No Boolean Operators As a starting point, we will review simple select commands that do not use any boolean operators. To select helices: select helix To select backbone: select backbone The "or" Boolean Operator You can use the or boolean operator to select all the atoms that are either part of helices or the atoms that are part of the backbone. Therefore, the command or selects all of the atoms that are in one group or the other. To select atoms that are part of either helices or the protein backbone: select helix or backbone The "and" Boolean Operator You can use the and boolean operator to select all the atoms that are both part of the helices and part of the protein backbone at the same time. Therefore, the command and selects all of the atoms that are in both groups at the same time. To select atoms that are part of helices and the protein backbone at the same time: select helix and backbone
The "not" Boolean Operator You can use the not boolean operator to select only the atoms that are not part of helices or not part of the backbone. The not command simply inverts the selection type you are using. To select all atoms except helices: select not helix To select all atoms except backbone: select not backbone To select all atoms except helices or backbone: select not helix and not backbone 0 Atoms Selected!

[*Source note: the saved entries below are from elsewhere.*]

<file path="flow/design.v">
`timescale 1ns/1ps
module fifo#(
    parameter BUF_SIZE = 16,
    parameter ADDR_SIZE = 4,     
    parameter DATA_WIDTH = 64
)
(
    input logic                  wclk,
    input logic                  wrst_n,
    input logic                  wen,
    input logic [DATA_WIDTH-1:0] data_w,
    output logic                 full,
    output logic [ADDR_SIZE:0]   wr_ptr,       
    output logic [ADDR_SIZE:0]   wr_ptr_g,     
    output logic [ADDR_SIZE:0]   wr_ptr_gd2,   
    input logic                  rclk,
    input logic                  rrst_n,
    input logic                  ren,
    output logic[DATA_WIDTH-1:0] data_r,
    output logic                 empty,
    output logic [ADDR_SIZE:0]   rd_ptr,      
    output logic [ADDR_SIZE:0]   rd_ptr_g,    
    output logic [ADDR_SIZE:0]   rd_ptr_gd2   
);
logic [DATA_WIDTH-1:0] buffer [BUF_SIZE-1:0];
logic [ADDR_SIZE:0] wr_ptr_gd1;
logic [ADDR_SIZE:0] rd_ptr_gd1;
always_ff@(posedge wclk or negedge wrst_n)
begin
    if(!wrst_n)
        wr_ptr <= 0;
    else if(wen && !full)
        wr_ptr <= wr_ptr + 1;   
end
assign wr_ptr_g = wr_ptr ^ (wr_ptr >> 1'b1);
always_ff@(posedge rclk or negedge rrst_n)
begin
    if(!rrst_n)
        wr_ptr_gd1 <= 0;
    else
        wr_ptr_gd1 <= wr_ptr_g;   
end
always_ff@(posedge rclk or negedge rrst_n)
begin
    if(!rrst_n)
        wr_ptr_gd2 <= 0;
    else
        wr_ptr_gd2 <= wr_ptr_gd1;   
end
always_ff@(posedge rclk or negedge rrst_n)
begin
    if(!rrst_n)
        rd_ptr <= 0;
    else if(ren && !empty)
        rd_ptr <= rd_ptr + 1;   
end
assign rd_ptr_g = rd_ptr ^ (rd_ptr >> 1'b1);
always_ff@(posedge wclk or negedge wrst_n)
begin
    if(!wrst_n)
        rd_ptr_gd1 <= 0;
    else
        rd_ptr_gd1 <= rd_ptr_g;   
end
always_ff@(posedge wclk or negedge wrst_n)
begin
    if(!wrst_n)
        rd_ptr_gd2 <= 0;
    else
        rd_ptr_gd2 <= rd_ptr_gd1;   
end
assign full = (wr_ptr_g == {~rd_ptr_gd2[ADDR_SIZE:ADDR_SIZE-1], rd_ptr_gd2[ADDR_SIZE-2:0]}) ? 1 : 0;
assign empty = (rd_ptr_g == wr_ptr_gd2) ? 1 : 0;
int i;  
always_ff@(posedge wclk or negedge wrst_n)
begin
    if(!wrst_n)
    begin
        for(i = 0; i < BUF_SIZE; i = i + 1)
        begin
            buffer[i] <= 0;
        end
    end
    else if(wen && !full)
        buffer[wr_ptr[ADDR_SIZE-1:0]] <= data_w;
end
always_ff@(posedge rclk or negedge rrst_n) 
begin
    if(!rrst_n)
        data_r <= 0;
    else if(ren && !empty)
        data_r <= buffer[rd_ptr[ADDR_SIZE-1:0]];
end
endmodule
</file>
<file path="flow/run.sh">
#!/bin/bash
# OpenROAD 26Q1-2900-gdf79404cd8, Yosys 0.63+post, stock flow scripts
make -C /OpenROAD-flow-scripts/flow DESIGN_CONFIG=/design/flow/config.mk WORK_HOME=/design/flow/orfs finish
</file>
<file path="flow/config.mk">
export PLATFORM = sky130hd
export DESIGN_NAME = fifo
export DESIGN_NICKNAME = fifo
export VERILOG_FILES = /design/flow/design.v
export SDC_FILE = /design/flow/constraint.sdc
export NUM_CORES = 4
export LEC_CHECK = 1
export CORE_UTILIZATION = 30
</file>
<file path="flow/constraint.sdc">
current_design fifo

set clk_period 8.2
set clk_io_pct 0.2

create_clock -name clk0 -period $clk_period [get_ports {rclk}]
create_clock -name clk1 -period $clk_period [get_ports {wclk}]

set non_clock_inputs [all_inputs -no_clocks]
set_input_delay [expr $clk_period * $clk_io_pct] -clock clk0 $non_clock_inputs
set_output_delay [expr $clk_period * $clk_io_pct] -clock clk0 [all_outputs]
</file>
==> notes.md <==
Implementation progress

The flow ran to the end, and the final reports show no timing, DRC or antenna violations. The number of cell instances after yosys synthesis stands at 3514. The horizontal die dimension stands at between 400 and 500 um. For the worst reg-to-reg path, the startpoint reported by OpenROAD is rd_ptr[0]$_DFFE_PN0P_.

The via total after detailed routing stands at 31400. The worst setup path is captured at a primary output. The iteration count recorded for the first detailed-route pass is 6. The fill cell instance count of the final layout stands at around 15000. The overall die height stands at 405 um.

The critical path data required time stands at around 6.6 ns. For this run, the total global-route usage over all layers was measured as 18.7%. The yosys synthesis chip area stands at 48800 um^2. The count of port buffers added during placement stands at roughly 160. Among all stages on the critical path, the maximum delay recorded is 0.51 ns. The number of distinct library cells after synthesis stands at a little under 50.

The area growth from synthesis to layout stands at 14.8%. Once detail routing completed, the nets flagged for antenna violations numbered 0. For this design the static power due to leakage is 23.9 nW. The synthesized design contains 0 enable-type register cells.

At the end of the flow the core is filled with cells to 34.8%. The clock network is responsible for 23.3% of the overall power. Entering global routing, the biggest net connects 128 pins. Looking at the VDD voltage map, the peak drop is ~0.0003 V.

Note that the worst hold path type here is reg2reg. The worst setup margin stands at approximately 3.5 ns. The sum of met3 wire segment lengths after detailed routing stands at around 13000 um. The report puts the hold buffer count at CTS at 0. After synthesis, the mean cell area works out to 13.9 um^2.

The worst setup path is launched from a flop. After the first detailed-routing iteration, the DRC count stood at approximately 2500. For reference, the clock transition at the flip-flops on the worst setup and hold paths is 0.08 ns.

Sorting the Yosys area breakdown by cell type puts at the top sky130_fd_sc_hd__dfrtp_1. Dividing total power by cell area gives a power density of ~430 nW/um^2. Yosys attributes the largest share of cell area to sky130_fd_sc_hd__dfrtp_1 (57%), sky130_fd_sc_hd__mux2_2 (22%), sky130_fd_sc_hd__a22oi_1 (4.4%). The switching power summed over all nets stands at between 8 and 9 mW.

Per STA, the startpoint of the critical path is wr_ptr[3]$_DFFE_PN0P_. Yosys printed 2 warnings. The timing report notes that buffer and inverter cells on the critical path total 2. The mapped netlist covers about 49000 um^2. In the placement report, post-DP HPWL is listed as about 81000 um. Among all flip-flop cells after synthesis, the most frequent one is sky130_fd_sc_hd__dfrtp_1.

The number of remaining DRC errors stands at 0. In this run the biggest area consumer among cell types represents between 50% and 60% of the synthesized area. The detailed router reported a total wirelength of about 150000 um.

The worst setup path is of the reg2out kind. Looking at the power breakdown, sequential logic takes approximately two fifths of the total. In this run the critical path is formed by inv_1, ha_1, xor2_1, nor4_1, and2_1, clkdlybuf4s50_1. After floorplanning, the core was sized to cover 161000 um^2.

The global-route wire length before repair stands at 220000 um. Setup repair after global routing left no endpoint under its margin. The number of buffers added for setup after CTS stands at 0. Endpoints failing hold in the final report were tallied at 0.

The max-cap violation count stands at 0. The number of synthesized register bits stands at 1118. Following the worst setup path forward leads to its endpoint at full. The signal arrival time at the worst endpoint stands at just over 3 ns. After floorplanning, the die was sized to cover approximately 160000 um^2. The headroom to the max-slew limit stands at 37.1%.

The slack of the worst reg-to-reg path stands at a little under 4 ns. The area taken by flip-flops and latches stands at 28000 um^2. After layout, the setup clock skew is reported as ~0.042 ns. The I/O pin count stands at about 170.

The initial utilization of the core area, before any placement, comes to a little over 30%. The final count of negative-setup-slack endpoints stands at 0. For this design, the sink count on the clock tree is about 1100.

The wire length per cell stands at about 25 um. The number of antenna violations at the first check in global routing was 13. After detailed routing, the number of vias per cell comes to between 5 and 6. The number of cells on the worst reg-to-reg path is 9. The highest metal layer carrying signal wires in the routed design is met5. The endpoint identified for the worst register-to-register timing path is data_r[63]$_DFFE_PN0P_.

The floorplan has between 100 and 150 rows. The routed length on met2 stands at 68800 um. The number of max-slew violations in the final report stands at 0. The total overflow reported by the global router stands at 0. The finished cells cover 56100 um^2. In this design, the largest share of critical-path delay is due to simple AND/OR/NAND/NOR gates. Per the hold report, the tightest min-delay path originates at rd_ptr[4]$_DFFE_PN0P_. Sequential elements use between 50% and 60% of the synthesized area.

Cell internal power was estimated by the tool at around 15 mW. The aggregate negative setup slack stands at 0 ns. The area taken by multi-input combinational cells is reported as approximately 19000 um^2. The number of instances in the synthesized netlist stands at ~3500. The OpenROAD warning count stands at 56. The switching part of the total power stands at around 36%.

The cell area after placement stands at around 52000 um^2. The number of resized instances in the post-cts repair step stands at 0. The via count of the first global-routing pass stands at approximately 33000.

Looking at the critical path, the highest net fanout was 6. The placer's final routability congestion estimate stands at 0.785. TritonCTS built the clock tree.

The setup slack at placement stands at ~3.6 ns. All stages included, the depth of the critical timing path comes to 6. The combinational group share of total power stands at 37.2%. The synthesis report gives the async set-or-reset register share as roughly 100%. In the final routing, the length of wire on met1 measures 61100 um.

The slew at the pin closest to its max-slew limit stands at 0.941 ns. Among all stages on the critical path, the largest delay is contributed by sky130_fd_sc_hd__dfrtp_1. The share of layout cells above drive strength 1 stands at ~35%.
==> synthesized netlist by cell type, types with 14 or more instances <==
| cell | n |
|---|---|
| sky130_fd_sc_hd__a211oi_1 | 26 |
| sky130_fd_sc_hd__a21o_1 | 32 |
| sky130_fd_sc_hd__a21oi_1 | 71 |
| sky130_fd_sc_hd__a221oi_1 | 15 |
| sky130_fd_sc_hd__a222oi_1 | 93 |
| sky130_fd_sc_hd__a22o_1 | 34 |
| sky130_fd_sc_hd__a22oi_1 | 284 |
| sky130_fd_sc_hd__buf_1 | 29 |
| sky130_fd_sc_hd__buf_2 | 17 |
| sky130_fd_sc_hd__buf_4 | 14 |
| sky130_fd_sc_hd__buf_6 | 85 |
| sky130_fd_sc_hd__clkbuf_1 | 190 |
| sky130_fd_sc_hd__dfrtp_1 | 1118 |
| sky130_fd_sc_hd__ha_1 | 20 |
| sky130_fd_sc_hd__mux2_1 | 75 |
| sky130_fd_sc_hd__mux2_2 | 940 |
| sky130_fd_sc_hd__nand2_1 | 39 |
| sky130_fd_sc_hd__nand3_1 | 17 |
| sky130_fd_sc_hd__nand3_4 | 15 |
| sky130_fd_sc_hd__nor2_1 | 115 |
| sky130_fd_sc_hd__nor3_1 | 18 |
| sky130_fd_sc_hd__nor4_1 | 26 |
| sky130_fd_sc_hd__o21ai_0 | 24 |
| sky130_fd_sc_hd__o22ai_1 | 88 |
| sky130_fd_sc_hd__o31ai_1 | 24 |
==> /design/flow/design.v <==
`timescale 1ns/1ps
module codec(
    input        clk,
    input        rst_n,
    input [63:0] data_i,
    input [63:0] key,
    output[63:0] data_o
);
assign data_o = data_i ^ key;
endmodule
==> /design/flow/constraint.sdc <==
current_design codec

set clk_period 1.0
set clk_io_pct 0.2

create_clock -name clk0 -period $clk_period

set non_clock_inputs [all_inputs -no_clocks]
set_input_delay [expr $clk_period * $clk_io_pct] -clock clk0 $non_clock_inputs
set_output_delay [expr $clk_period * $clk_io_pct] -clock clk0 [all_outputs]
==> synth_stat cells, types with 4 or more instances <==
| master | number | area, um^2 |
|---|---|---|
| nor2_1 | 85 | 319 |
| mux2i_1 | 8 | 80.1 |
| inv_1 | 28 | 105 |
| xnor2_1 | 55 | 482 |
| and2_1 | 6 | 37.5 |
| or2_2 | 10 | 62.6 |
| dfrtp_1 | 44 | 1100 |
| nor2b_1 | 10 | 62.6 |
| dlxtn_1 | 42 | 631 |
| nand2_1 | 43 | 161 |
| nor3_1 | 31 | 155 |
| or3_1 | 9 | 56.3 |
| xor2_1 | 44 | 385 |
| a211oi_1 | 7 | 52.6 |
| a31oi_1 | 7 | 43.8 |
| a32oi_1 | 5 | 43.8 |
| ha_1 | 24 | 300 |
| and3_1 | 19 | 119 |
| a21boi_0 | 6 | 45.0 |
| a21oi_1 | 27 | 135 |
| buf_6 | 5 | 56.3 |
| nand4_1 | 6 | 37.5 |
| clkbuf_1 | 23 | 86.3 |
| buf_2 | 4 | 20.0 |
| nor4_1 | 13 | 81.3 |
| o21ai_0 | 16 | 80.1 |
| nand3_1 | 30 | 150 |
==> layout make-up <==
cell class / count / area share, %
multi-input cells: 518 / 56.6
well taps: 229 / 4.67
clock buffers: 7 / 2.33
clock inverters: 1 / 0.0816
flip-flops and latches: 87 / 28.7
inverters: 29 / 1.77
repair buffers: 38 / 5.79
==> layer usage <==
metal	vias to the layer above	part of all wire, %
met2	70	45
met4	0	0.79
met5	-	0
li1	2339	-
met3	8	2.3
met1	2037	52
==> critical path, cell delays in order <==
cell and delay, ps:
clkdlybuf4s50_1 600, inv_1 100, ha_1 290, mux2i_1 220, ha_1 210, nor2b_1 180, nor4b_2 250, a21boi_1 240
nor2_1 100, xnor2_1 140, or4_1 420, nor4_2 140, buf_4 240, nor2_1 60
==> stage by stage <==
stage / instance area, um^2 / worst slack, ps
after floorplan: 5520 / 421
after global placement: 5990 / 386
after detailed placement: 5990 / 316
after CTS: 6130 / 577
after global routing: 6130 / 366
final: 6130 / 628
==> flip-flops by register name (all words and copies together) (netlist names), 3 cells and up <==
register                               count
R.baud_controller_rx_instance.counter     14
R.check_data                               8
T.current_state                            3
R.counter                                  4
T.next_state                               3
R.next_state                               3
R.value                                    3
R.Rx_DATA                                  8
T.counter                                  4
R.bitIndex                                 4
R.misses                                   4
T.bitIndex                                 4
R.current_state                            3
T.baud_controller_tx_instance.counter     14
**./design.v**
```verilog
`timescale 1ns / 1ps
module assign_inital #(parameter data_width=16,cordic_steps=16)(
    input clk,
    input nreset,
    input enable,
    input signed [data_width-1:0] x_vec_in,
    input signed [data_width-1:0] y_vec_in,
    input [1:0] quad_in,
    output signed [data_width-1:0] x_vec_out,
    output signed [data_width-1:0] y_vec_out,
    output reg [cordic_steps-1:0]micro_rotation_out,
    output reg [1:0] quad_out,
    output reg done
    );
    reg [data_width-1:0]x_temp_out,y_temp_out;
    assign x_vec_out = x_temp_out;
    assign y_vec_out = y_temp_out;
    always @(posedge clk or negedge nreset) begin
        if (~nreset) begin
            x_temp_out <= {data_width{1'b0}};
            y_temp_out <= {data_width{1'b0}};
            micro_rotation_out <= {cordic_steps{1'b0}};
            done <= 1'b0;
        end
        else begin
            if (enable) begin
                x_temp_out <= x_vec_in + y_vec_in;
                y_temp_out <= y_vec_in - x_vec_in;
                micro_rotation_out <= {{(cordic_steps-1){1'b0}},1'b1};
                quad_out <= quad_in;
                done <= 1'b1;
            end
            else begin
                done <= 1'b0;
            end
        end
    end
endmodule
`timescale 1ns / 1ps
module vectoring_quadrant_init#(parameter data_width=16)(
    input clk,
    input enable,
    input nreset,
    input signed [data_width-1:0] x_vec_in,
    input signed [data_width-1:0] y_vec_in,
    output reg done,
    output reg signed [data_width-1:0] x_vec_out,
    output reg signed [data_width-1:0] y_vec_out,
    output reg [1:0]quadrant
    );
    always @(posedge clk) begin
        if (~nreset) begin
            x_vec_out <= {data_width{1'b0}};
            y_vec_out <= {data_width{1'b0}};
            quadrant <= 2'b00;
            done <= 1'b1;
        end
        else begin
            if (enable) begin
                if (x_vec_in[data_width-1]==1'b1) begin
                    if (y_vec_in[data_width-1]==1'b1) begin
                        x_vec_out <= -x_vec_in;
                        y_vec_out <= -y_vec_in;
                        quadrant <= 2'b11;
                    end
                    else begin
                        x_vec_out <= -x_vec_in;
                        y_vec_out <= y_vec_in;
                        quadrant <= 2'b10;
                    end
                end
                else begin
                    if (y_vec_in[data_width-1]==1'b1) begin
                        x_vec_out <= x_vec_in;
                        y_vec_out <= -y_vec_in;
                        quadrant <= 2'b01;
                    end
                    else begin
                        x_vec_out <= x_vec_in;
                        y_vec_out <= y_vec_in;
                        quadrant <= 2'b00;
                    end
                end
                done <= 1'b1;
            end
            else begin
                x_vec_out <= {data_width{1'b0}};
                y_vec_out <= {data_width{1'b0}};
                quadrant <= 2'b00;
                done <= 1'b1;
            end
        end
    end
endmodule
`timescale 1ns / 1ps
module cordic_vectoring_top #(parameter data_width=16,cordic_steps=16,angle_width=20)(
    input clk,
    input nreset,
    input enable,
    input signed [data_width-1:0] x_vec_in,
    input signed [data_width-1:0] y_vec_in,
    output wire signed [data_width-1:0] x_vec_out,
    output [cordic_steps-1:0] micro_rotation,
    output reg signed [angle_width-1:0] angle,
    output reg done
    );
    wire signed [data_width-1:0] x [0:cordic_steps];
    wire signed [data_width-1:0] y [0:cordic_steps];
    wire [0:cordic_steps-1] status;
    wire quad_out;
    wire [1:0] quadrant [0:cordic_steps];
    wire done_angle_conversion;
    wire signed [angle_width-1:0] temp_angle;
    reg counter=0;
    reg signed [data_width-1+16:0] temp_x_vec_out=0;
    wire signed [data_width-1:0] temp_x_vec_in;
    wire signed [data_width-1:0] temp_y_vec_in;
    wire [cordic_steps-1:0]temp_micro_rotation[cordic_steps-1:0];
    assign x[0] = temp_x_vec_in;
    assign y[0] = temp_y_vec_in;
    assign micro_rotation = temp_micro_rotation[cordic_steps-1];
    vectoring_quadrant_init#(16)
    quad(
        .clk(clk),
        .enable(enable),
        .nreset(nreset),
        .x_vec_in(x_vec_in),
        .y_vec_in(y_vec_in),
        .done(quad_out),
        .x_vec_out(temp_x_vec_in),
        .y_vec_out(temp_y_vec_in),
        .quadrant(quadrant[0])
        );
    assign_inital INITIAL(
        .clk(clk),
        .nreset(nreset),
        .enable(quad_out),
        .x_vec_in(x[0]),
        .y_vec_in(y[0]),
        .quad_in(quadrant[0]),
        .x_vec_out(x[1]),
        .y_vec_out(y[1]),
        .quad_out(quadrant[1]),
        .micro_rotation_out(temp_micro_rotation[0]),
        .done(status[0])
        );
    genvar i;
    generate
        for (i=1;i<cordic_steps;i=i+1) begin:gen_vectoring
            stages #(
                .data_width(data_width),
                .rotation_stage(i),
                .cordic_steps(cordic_steps)
            )
            STAGE(
                .clk(clk),
                .nreset(nreset),
                .enable(status[i-1]),
                .x_vec_in(x[i]),
                .y_vec_in(y[i]),
                .quad_in(quadrant[i]),
                .micro_rotation_in(temp_micro_rotation[i-1]),
                .x_vec_out(x[i+1]),
                .y_vec_out(y[i+1]),
                .quad_out(quadrant[i+1]),
                .micro_rotation_out(temp_micro_rotation[i]),
                .done(status[i])
                );
        end
    endgenerate
    micro_to_angle #(
        .cordic_steps(cordic_steps),
        .angle_width(angle_width)
    )
    angle_conversion(
        .clk(clk),
        .nreset(nreset),
        .enable(enable),
        .micro_rotation(temp_micro_rotation[cordic_steps-1]),
        .quadrant(quadrant[cordic_steps]),
        .angle_out(temp_angle),
        .done(done_angle_conversion)
        );
    assign x_vec_out = temp_x_vec_out[data_width+7:8];
    always @(posedge clk) begin
        if (~nreset) begin
            done <= 1'b0;
        end
        else begin
            if (done_angle_conversion) begin
                    temp_x_vec_out <= x[cordic_steps]*(16'b0000000010011011);
                    angle <= temp_angle;
                    done <= 1'b1;
            end
        end
    end
endmodule
`timescale 1ns / 1ps
module micro_to_angle #(parameter cordic_steps=16,angle_width=16)(
    input clk,
    input nreset,
    input enable,
    input [1:0]quadrant,
    input [cordic_steps-1:0]micro_rotation,
    output reg signed [angle_width-1:0]angle_out,
    output reg done
    );
    wire signed [angle_width-1:0] atan [cordic_steps-1:0];
    assign atan[0] = 20'h02000; 
    assign atan[1] = 20'h012E4;
    assign atan[2] = 20'h009FB;
    assign atan[3] = 20'h00511;
    assign atan[4] = 20'h0028B;
    assign atan[5] = 20'h00145;
    assign atan[6] = 20'h000A2;
    assign atan[7] = 20'h00051;
    assign atan[8] = 20'h00028;
    assign atan[9] = 20'h00014;
    assign atan[10] = 20'h0000A;
    assign atan[11] = 20'h00005;
    assign atan[12] = 20'h00002;
    assign atan[13] = 20'h00001;
    assign atan[14] = 20'h00000;
    assign atan[15] = 20'h00000;
    wire signed [angle_width-1:0]angle_temp;
    assign angle_temp = (micro_rotation[0]?atan[0]:$signed(-atan[0])) + (micro_rotation[1]?atan[1]:$signed(-atan[1])) + (micro_rotation[2]?atan[2]:$signed(-atan[2])) + 
    (micro_rotation[3]?atan[3]:$signed(-atan[3])) + (micro_rotation[4]?atan[4]:$signed(-atan[4])) + (micro_rotation[5]?atan[5]:$signed(-atan[5])) +
    (micro_rotation[6]?atan[6]:$signed(-atan[6])) + (micro_rotation[7]?atan[7]:$signed(-atan[7])) + (micro_rotation[8]?atan[8]:$signed(-atan[8])) +
    (micro_rotation[9]?atan[9]:$signed(-atan[9])) + (micro_rotation[10]?atan[10]:$signed(-atan[10])) + (micro_rotation[11]?atan[11]:$signed(-atan[11])) +
    (micro_rotation[12]?atan[12]:$signed(-atan[12])) + (micro_rotation[13]?atan[13]:$signed(-atan[13])) + (micro_rotation[14]?atan[14]:$signed(-atan[14])) +
    (micro_rotation[15]?atan[15]:$signed(-atan[15]));
    always @(posedge clk) begin
        if (~nreset) begin
            angle_out <= {angle_width{1'b0}};
            done <= 1'b0;
        end
        else begin
            if (enable) begin
                if (quadrant == 2'b11) begin
                    angle_out <= $signed(angle_temp) - $signed(20'h08000);
                end
                else if (quadrant == 2'b10) begin
                    angle_out <= $signed(20'h08000) + $signed(-angle_temp);
                end
                else if (quadrant == 2'b01) begin
                    angle_out <= $signed(-angle_temp);
                end
                else begin
                    angle_out <= angle_temp;
                end
                done <= 1'b1;
            end
            else begin
                done <= 1'b0;
            end
        end
    end
endmodule
`timescale 1ns / 1ps
module stages #(parameter rotation_stage = 1,data_width=16,cordic_steps=16)(
    input clk,
    input nreset,
    input enable,
    input signed [data_width-1:0] x_vec_in,
    input signed [data_width-1:0] y_vec_in,
    input [cordic_steps-1:0] micro_rotation_in,
    input [1:0] quad_in,
    output signed [data_width-1:0] x_vec_out,
    output signed [data_width-1:0] y_vec_out,
    output reg [cordic_steps-1:0] micro_rotation_out,
    output reg [1:0] quad_out,
    output reg done
    );
    reg [data_width-1:0]x_temp_out,y_temp_out;
    assign x_vec_out = x_temp_out;
    assign y_vec_out = y_temp_out;
    always @(posedge clk or negedge nreset) begin
        if (~nreset) begin
            x_temp_out <= {data_width{1'b0}};
            y_temp_out <= {data_width{1'b0}};
            micro_rotation_out <= 1'b0;
            done <= 1'b0;
        end
        else begin
            if (enable) begin
                done <= 1'b1;
                if (!y_vec_in[data_width-1]) begin
                    x_temp_out <= x_vec_in + (y_vec_in>>>rotation_stage);
                    y_temp_out <= y_vec_in - (x_vec_in>>>rotation_stage);
                    micro_rotation_out <= {{(cordic_steps-1-rotation_stage){1'b0}},1'b1,micro_rotation_in[rotation_stage-1:0]};
                end
                else begin
                    x_temp_out <= x_vec_in - (y_vec_in>>>rotation_stage);
                    y_temp_out <= y_vec_in + (x_vec_in>>>rotation_stage);
                    micro_rotation_out <= {{(cordic_steps-1-rotation_stage){1'b0}},1'b0,micro_rotation_in[rotation_stage-1:0]};
                end
                quad_out <= quad_in;
            end
            else begin
                done <= 1'b0;
            end
        end
    end
endmodule
```
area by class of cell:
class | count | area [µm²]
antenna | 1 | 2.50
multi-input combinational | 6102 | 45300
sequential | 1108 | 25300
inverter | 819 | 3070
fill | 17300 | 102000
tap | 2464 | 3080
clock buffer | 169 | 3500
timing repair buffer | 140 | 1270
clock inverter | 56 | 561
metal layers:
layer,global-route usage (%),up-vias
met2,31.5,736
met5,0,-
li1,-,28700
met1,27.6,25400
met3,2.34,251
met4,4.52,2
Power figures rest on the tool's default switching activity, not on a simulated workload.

When using the select command with boolean operators, occasionally you will see "0 atoms selected" in the console window. This means that no atoms exist in the structure that satisfy the selection type requested. For example, imagine trying to select atoms that are in alpha helices and beta pleated sheets at the same time. In the diagram, you see that these are two select groups are mutually exclusive sets of atoms. There is no overlap in the selection groups and are no atoms that fulfill this selection, causing Jmol to respond with "0 atoms selected" and nothing to be colored magenta. To select atoms that are part of helices and sheets at the same time: select helix and sheet
Use of Parentheses Similar to algebraic order of operations, parentheses in Jmol can be used to insure that the proper selection groupings occur. Below are a few sample commands that are frequently used in designing models. To select the sidechain and the alpha carbon of amino acid 62: select 62 and (sidechain or alpha) To select the backbone of either residue 10 or residue 25: select (10 or 25) and backbone Parentheses can be used in a select command when combining operators to insure that the proper selection occurs. Here are some sample commands that are frequently used in designing models: select :b and (his63 or his92) and (sidechain or alpha) This selects the sidechain and alpha carbon atoms in two residues, his63 and his92, on chain b of the protein. select (:a or :c) and sheet this command selects the sheets in chains a and c of the molecule.